EXERCISE GOAL. Please show each line of the listing where "address" is present.

= = = = =

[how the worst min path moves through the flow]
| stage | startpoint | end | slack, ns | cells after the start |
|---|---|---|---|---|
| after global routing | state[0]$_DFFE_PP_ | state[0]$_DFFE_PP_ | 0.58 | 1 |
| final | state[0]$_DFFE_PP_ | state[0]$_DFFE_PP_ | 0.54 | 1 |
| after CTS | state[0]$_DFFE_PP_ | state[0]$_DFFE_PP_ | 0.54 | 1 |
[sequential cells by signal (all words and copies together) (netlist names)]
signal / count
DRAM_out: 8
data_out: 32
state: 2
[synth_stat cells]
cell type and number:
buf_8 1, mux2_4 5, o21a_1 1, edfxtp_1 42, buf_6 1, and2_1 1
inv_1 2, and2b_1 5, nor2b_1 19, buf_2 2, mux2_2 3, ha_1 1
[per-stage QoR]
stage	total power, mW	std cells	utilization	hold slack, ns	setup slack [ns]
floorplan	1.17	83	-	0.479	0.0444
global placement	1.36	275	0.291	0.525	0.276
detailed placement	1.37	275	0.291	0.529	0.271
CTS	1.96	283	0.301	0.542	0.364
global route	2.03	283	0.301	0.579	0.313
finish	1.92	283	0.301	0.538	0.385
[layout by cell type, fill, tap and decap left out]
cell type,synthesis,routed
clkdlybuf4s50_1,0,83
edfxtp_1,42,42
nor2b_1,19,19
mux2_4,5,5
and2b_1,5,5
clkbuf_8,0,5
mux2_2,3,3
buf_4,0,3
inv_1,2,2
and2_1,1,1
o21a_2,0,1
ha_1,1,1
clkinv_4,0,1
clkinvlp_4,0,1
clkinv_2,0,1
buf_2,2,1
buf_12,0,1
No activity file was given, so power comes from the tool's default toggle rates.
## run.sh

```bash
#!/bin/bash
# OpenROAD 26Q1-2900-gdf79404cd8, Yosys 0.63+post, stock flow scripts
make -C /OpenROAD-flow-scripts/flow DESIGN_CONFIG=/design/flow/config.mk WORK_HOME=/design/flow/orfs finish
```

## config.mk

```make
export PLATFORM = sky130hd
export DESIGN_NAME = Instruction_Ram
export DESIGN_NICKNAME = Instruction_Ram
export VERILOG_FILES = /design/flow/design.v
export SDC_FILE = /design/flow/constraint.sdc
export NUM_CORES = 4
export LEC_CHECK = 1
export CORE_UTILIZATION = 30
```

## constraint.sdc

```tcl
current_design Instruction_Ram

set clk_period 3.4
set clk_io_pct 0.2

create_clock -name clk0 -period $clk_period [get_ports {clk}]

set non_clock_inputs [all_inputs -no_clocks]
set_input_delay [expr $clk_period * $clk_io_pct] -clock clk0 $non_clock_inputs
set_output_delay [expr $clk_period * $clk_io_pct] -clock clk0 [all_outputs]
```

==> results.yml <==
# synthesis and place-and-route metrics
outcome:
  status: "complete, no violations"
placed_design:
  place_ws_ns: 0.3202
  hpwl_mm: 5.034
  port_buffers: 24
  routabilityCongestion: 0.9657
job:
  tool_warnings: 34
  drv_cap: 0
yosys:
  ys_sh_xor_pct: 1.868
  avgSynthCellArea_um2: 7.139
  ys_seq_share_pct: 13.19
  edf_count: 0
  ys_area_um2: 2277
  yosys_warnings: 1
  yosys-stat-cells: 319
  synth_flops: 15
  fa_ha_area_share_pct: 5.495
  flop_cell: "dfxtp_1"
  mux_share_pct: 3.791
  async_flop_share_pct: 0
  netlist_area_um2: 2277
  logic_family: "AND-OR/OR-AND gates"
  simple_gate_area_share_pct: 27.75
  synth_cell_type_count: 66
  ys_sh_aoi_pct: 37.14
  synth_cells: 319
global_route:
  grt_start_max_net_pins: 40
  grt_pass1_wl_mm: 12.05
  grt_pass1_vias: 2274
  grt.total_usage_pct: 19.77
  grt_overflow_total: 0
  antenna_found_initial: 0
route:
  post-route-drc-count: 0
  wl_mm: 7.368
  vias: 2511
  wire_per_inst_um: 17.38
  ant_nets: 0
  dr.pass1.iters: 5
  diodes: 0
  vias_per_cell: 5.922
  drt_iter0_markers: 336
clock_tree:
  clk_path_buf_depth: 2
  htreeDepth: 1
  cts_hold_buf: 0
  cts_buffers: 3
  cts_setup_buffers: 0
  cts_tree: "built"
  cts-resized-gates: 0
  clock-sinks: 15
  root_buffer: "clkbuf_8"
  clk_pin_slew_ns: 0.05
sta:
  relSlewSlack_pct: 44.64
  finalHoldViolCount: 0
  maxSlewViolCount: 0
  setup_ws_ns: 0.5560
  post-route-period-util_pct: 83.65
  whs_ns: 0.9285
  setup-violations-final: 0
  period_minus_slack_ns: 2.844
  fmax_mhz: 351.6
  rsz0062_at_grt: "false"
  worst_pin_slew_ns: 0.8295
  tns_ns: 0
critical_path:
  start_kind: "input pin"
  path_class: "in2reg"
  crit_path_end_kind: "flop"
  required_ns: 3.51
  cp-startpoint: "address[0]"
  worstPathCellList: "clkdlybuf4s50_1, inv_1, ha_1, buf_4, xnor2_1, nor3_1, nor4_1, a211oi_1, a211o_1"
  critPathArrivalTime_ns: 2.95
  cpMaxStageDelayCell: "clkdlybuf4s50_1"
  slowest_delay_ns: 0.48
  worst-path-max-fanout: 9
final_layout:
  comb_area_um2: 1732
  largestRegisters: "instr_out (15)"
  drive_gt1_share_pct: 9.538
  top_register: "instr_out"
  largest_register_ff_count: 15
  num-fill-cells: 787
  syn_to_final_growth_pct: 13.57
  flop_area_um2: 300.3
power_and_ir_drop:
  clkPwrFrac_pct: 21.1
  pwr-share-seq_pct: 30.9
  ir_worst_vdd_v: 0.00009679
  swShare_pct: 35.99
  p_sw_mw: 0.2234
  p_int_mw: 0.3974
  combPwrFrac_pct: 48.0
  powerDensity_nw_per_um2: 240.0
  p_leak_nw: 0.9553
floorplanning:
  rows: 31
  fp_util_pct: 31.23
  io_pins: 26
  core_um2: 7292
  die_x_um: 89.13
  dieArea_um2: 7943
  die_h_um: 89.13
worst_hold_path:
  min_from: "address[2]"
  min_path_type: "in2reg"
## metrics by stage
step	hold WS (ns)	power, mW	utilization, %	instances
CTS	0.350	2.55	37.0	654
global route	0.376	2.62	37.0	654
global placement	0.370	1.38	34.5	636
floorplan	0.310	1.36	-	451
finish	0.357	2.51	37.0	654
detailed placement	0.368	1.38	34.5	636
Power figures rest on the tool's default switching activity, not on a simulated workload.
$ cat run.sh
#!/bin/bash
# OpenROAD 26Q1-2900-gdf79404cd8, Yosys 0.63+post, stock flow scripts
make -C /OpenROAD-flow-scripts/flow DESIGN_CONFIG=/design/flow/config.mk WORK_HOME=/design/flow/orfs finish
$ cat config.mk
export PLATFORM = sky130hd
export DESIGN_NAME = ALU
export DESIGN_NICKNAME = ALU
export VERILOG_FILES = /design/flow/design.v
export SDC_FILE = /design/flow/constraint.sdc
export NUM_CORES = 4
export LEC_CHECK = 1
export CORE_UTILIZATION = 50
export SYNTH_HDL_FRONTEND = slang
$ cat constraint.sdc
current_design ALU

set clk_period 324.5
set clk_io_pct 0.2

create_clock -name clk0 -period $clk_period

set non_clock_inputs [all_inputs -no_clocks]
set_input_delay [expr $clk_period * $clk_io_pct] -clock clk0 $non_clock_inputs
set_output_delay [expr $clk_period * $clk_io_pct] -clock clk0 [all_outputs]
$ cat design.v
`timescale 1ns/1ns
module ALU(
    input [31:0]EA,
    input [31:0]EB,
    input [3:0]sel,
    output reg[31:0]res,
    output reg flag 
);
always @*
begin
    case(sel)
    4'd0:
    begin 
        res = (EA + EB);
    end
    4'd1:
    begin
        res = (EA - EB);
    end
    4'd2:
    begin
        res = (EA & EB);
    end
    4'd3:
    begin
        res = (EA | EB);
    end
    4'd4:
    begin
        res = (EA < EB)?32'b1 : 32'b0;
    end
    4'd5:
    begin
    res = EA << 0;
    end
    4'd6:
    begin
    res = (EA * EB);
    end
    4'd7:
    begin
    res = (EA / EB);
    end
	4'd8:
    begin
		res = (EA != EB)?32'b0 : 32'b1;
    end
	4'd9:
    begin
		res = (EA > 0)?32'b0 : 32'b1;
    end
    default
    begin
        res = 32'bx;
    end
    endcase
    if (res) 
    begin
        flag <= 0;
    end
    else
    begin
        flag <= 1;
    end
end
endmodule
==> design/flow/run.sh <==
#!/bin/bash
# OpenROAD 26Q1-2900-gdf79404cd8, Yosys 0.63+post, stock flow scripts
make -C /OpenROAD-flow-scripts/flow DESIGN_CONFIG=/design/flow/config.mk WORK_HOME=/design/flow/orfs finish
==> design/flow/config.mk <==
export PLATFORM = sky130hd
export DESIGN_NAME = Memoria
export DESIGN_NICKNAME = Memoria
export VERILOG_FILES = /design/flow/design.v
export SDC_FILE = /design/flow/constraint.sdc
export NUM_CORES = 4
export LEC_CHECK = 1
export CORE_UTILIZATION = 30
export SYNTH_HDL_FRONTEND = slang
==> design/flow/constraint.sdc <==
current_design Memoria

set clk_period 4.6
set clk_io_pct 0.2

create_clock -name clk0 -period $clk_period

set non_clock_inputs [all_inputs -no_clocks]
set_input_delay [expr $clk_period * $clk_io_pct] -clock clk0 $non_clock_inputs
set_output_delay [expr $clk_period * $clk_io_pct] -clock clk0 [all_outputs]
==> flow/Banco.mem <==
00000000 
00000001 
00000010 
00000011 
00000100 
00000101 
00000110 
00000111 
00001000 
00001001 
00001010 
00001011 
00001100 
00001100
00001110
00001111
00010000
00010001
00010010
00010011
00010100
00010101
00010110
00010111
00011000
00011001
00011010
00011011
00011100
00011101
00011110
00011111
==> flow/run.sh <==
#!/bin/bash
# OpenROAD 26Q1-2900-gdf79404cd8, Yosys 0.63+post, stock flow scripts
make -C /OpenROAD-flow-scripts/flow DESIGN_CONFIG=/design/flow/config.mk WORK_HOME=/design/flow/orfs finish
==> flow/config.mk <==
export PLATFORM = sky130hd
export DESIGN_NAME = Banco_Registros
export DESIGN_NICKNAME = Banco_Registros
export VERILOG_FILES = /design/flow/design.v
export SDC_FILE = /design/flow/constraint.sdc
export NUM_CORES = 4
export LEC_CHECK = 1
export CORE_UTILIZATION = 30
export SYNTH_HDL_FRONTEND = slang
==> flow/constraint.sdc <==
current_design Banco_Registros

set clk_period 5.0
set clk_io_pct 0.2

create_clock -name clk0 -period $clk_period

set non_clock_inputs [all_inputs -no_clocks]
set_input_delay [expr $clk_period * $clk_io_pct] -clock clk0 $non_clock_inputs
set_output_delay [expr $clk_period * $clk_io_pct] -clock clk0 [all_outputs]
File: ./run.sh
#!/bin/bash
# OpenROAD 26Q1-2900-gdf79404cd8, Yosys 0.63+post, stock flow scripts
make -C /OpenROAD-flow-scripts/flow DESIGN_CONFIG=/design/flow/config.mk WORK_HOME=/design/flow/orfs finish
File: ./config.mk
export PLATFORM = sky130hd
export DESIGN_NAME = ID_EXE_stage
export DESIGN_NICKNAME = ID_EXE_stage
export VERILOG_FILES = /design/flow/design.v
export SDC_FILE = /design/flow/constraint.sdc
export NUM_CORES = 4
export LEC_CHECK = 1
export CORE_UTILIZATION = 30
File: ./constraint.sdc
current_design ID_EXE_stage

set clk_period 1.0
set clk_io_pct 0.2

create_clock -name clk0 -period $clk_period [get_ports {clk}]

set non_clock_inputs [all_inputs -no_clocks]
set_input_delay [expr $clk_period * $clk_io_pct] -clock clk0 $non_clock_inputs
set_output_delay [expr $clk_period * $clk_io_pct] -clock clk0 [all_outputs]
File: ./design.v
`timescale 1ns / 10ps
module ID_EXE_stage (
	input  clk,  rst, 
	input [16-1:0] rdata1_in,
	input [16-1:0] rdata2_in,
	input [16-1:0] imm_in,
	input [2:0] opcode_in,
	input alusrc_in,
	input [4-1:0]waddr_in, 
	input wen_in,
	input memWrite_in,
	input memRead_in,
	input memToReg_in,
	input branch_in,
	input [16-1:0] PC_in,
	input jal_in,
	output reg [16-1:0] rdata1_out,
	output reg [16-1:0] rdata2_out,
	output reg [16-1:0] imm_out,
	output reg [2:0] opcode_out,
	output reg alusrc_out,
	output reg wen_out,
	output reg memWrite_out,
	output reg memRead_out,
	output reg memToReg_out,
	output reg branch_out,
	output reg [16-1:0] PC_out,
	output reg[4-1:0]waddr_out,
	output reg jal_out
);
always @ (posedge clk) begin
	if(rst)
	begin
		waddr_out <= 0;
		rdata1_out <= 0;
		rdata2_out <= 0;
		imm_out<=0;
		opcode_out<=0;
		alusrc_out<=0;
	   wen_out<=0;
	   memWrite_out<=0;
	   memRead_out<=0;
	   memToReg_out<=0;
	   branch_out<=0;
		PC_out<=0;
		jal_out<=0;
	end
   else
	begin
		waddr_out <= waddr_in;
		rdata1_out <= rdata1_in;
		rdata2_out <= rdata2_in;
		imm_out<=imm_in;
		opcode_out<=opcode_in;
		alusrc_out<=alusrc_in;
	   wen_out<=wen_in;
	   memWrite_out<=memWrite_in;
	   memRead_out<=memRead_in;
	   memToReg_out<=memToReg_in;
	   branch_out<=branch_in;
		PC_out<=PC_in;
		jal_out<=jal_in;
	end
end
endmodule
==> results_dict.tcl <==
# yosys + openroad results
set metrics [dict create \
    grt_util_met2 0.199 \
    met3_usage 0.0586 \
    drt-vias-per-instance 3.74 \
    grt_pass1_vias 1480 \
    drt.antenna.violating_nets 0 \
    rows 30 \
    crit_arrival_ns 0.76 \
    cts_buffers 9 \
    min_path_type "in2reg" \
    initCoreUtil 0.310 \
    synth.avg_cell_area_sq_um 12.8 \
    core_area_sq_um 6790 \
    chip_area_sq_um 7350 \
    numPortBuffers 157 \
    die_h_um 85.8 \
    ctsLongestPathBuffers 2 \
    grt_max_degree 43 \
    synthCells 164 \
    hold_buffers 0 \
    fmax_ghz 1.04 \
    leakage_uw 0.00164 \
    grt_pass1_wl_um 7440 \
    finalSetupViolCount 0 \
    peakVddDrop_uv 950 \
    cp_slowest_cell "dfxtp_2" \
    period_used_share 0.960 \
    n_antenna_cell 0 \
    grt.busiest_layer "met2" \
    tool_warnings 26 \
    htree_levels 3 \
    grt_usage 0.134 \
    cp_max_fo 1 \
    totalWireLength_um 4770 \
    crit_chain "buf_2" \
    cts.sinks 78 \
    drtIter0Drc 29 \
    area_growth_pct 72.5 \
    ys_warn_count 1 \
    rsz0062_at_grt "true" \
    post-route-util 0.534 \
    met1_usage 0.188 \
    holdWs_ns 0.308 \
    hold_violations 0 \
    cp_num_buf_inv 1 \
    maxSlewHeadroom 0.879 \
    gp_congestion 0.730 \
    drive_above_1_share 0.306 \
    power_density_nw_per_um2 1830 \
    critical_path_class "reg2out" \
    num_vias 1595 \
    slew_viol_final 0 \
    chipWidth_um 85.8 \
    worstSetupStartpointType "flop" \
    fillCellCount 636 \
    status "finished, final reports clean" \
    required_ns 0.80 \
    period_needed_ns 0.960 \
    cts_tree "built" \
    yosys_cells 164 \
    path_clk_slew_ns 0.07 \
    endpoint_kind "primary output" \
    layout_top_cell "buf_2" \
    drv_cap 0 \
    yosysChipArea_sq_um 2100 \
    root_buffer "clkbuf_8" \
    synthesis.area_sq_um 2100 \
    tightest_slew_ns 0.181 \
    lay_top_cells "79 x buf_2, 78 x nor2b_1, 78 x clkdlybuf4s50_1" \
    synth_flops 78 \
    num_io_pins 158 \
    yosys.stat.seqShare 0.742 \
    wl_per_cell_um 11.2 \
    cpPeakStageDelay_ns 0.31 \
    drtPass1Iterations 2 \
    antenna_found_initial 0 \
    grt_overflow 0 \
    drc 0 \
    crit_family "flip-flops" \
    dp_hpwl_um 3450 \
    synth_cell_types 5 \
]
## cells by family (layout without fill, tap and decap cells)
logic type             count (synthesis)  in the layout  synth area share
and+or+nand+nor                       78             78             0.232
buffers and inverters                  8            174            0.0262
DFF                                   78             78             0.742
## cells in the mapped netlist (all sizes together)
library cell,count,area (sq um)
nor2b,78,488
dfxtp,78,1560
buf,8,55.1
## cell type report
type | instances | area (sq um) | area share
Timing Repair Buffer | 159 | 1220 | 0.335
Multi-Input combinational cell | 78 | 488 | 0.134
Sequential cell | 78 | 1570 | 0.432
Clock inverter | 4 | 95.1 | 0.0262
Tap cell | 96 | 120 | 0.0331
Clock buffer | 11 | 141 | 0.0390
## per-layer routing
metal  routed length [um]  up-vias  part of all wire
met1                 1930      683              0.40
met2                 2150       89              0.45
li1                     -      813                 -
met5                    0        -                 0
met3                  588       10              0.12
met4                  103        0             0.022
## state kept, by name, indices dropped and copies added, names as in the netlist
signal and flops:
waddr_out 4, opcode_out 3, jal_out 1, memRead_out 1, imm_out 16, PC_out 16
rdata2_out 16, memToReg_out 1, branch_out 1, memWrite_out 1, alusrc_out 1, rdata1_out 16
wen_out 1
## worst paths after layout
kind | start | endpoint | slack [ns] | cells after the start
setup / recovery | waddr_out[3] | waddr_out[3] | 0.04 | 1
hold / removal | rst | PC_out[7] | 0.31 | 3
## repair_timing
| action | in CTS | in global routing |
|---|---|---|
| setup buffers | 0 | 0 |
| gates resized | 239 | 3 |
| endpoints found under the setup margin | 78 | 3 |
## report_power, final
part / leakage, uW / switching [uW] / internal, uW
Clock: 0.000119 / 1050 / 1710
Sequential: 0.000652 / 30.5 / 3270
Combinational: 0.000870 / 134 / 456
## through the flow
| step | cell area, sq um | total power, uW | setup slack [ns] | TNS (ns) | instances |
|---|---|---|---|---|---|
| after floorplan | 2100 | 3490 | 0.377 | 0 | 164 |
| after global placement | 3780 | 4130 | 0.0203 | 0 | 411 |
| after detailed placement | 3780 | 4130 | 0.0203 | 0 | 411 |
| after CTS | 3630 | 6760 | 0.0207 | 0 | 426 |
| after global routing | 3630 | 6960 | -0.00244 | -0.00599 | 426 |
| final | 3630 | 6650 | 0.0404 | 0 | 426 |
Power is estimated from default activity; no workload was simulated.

= = = = =

WRITTEN ANSWER.
  cp-startpoint: "address[0]"
  min_from: "address[2]"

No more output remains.